§ **Task item**
The answer must consist only of the lines from the line with "-17,6 +17,7 @@" to the line with "setup reg to reg | flags[3] | 0.58 | 16", both included, exactly as they stand below.

===== Given records

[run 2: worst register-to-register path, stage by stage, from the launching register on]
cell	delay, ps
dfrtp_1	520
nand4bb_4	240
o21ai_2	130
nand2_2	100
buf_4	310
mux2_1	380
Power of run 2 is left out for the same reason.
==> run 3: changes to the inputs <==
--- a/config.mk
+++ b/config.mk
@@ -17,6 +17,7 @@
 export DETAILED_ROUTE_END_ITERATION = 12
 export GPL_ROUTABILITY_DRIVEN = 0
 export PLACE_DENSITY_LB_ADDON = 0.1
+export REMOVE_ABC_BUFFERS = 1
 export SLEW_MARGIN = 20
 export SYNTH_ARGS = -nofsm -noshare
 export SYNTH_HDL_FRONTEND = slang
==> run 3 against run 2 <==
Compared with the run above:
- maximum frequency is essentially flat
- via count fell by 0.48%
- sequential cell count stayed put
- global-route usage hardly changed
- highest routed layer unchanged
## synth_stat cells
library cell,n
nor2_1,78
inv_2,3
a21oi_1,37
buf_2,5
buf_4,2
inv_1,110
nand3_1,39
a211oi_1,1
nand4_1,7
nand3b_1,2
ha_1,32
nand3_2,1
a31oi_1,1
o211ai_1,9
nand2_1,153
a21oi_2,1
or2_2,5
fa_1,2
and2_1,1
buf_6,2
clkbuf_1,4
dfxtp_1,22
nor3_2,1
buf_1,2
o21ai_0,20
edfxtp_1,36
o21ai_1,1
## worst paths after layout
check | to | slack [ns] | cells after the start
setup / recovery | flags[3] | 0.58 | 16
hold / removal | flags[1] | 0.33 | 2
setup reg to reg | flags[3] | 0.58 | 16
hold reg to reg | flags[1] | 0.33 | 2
## config.mk

```make
export PLATFORM = sky130hd
export DESIGN_NAME = mult_test_sequencer
export DESIGN_NICKNAME = d
export VERILOG_FILES = /design/src/rtl/mult_test_sequencer.sv
export SDC_FILE = /design/constraint.sdc
export NUM_CORES = 1
export LEC_CHECK = 0
export CAP_MARGIN = 20
export CORE_UTILIZATION = 40
export DETAILED_ROUTE_END_ITERATION = 10
export PLACE_DENSITY = 0.69
export RECOVER_POWER = 50
export SLEW_MARGIN = 20
export SYNTH_ARGS = -nofsm -noshare
export SYNTH_HDL_FRONTEND = slang
export SYNTH_SLANG_ARGS = --single-unit
export TNS_END_PERCENT = 1
```

## constraint.sdc

```tcl
create_clock -name clock -period 2.9 [get_ports clock]
set_input_delay 0.725 -clock clock [delete_from_list [all_inputs] [get_ports clock]]
set_output_delay 0.725 -clock clock [all_outputs]
set_load 0.1 [all_outputs]
```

==========

§ **The answer**
@@ -17,6 +17,7 @@
 export DETAILED_ROUTE_END_ITERATION = 12
 export GPL_ROUTABILITY_DRIVEN = 0
 export PLACE_DENSITY_LB_ADDON = 0.1
+export REMOVE_ABC_BUFFERS = 1
 export SLEW_MARGIN = 20
 export SYNTH_ARGS = -nofsm -noshare
 export SYNTH_HDL_FRONTEND = slang
==> run 3 against run 2 <==
Compared with the run above:
- maximum frequency is essentially flat
- via count fell by 0.48%
- sequential cell count stayed put
- global-route usage hardly changed
- highest routed layer unchanged
## synth_stat cells
library cell,n
nor2_1,78
inv_2,3
a21oi_1,37
buf_2,5
buf_4,2
inv_1,110
nand3_1,39
a211oi_1,1
nand4_1,7
nand3b_1,2
ha_1,32
nand3_2,1
a31oi_1,1
o211ai_1,9
nand2_1,153
a21oi_2,1
or2_2,5
fa_1,2
and2_1,1
buf_6,2
clkbuf_1,4
dfxtp_1,22
nor3_2,1
buf_1,2
o21ai_0,20
edfxtp_1,36
o21ai_1,1
## worst paths after layout
check | to | slack [ns] | cells after the start
setup / recovery | flags[3] | 0.58 | 16
hold / removal | flags[1] | 0.33 | 2
setup reg to reg | flags[3] | 0.58 | 16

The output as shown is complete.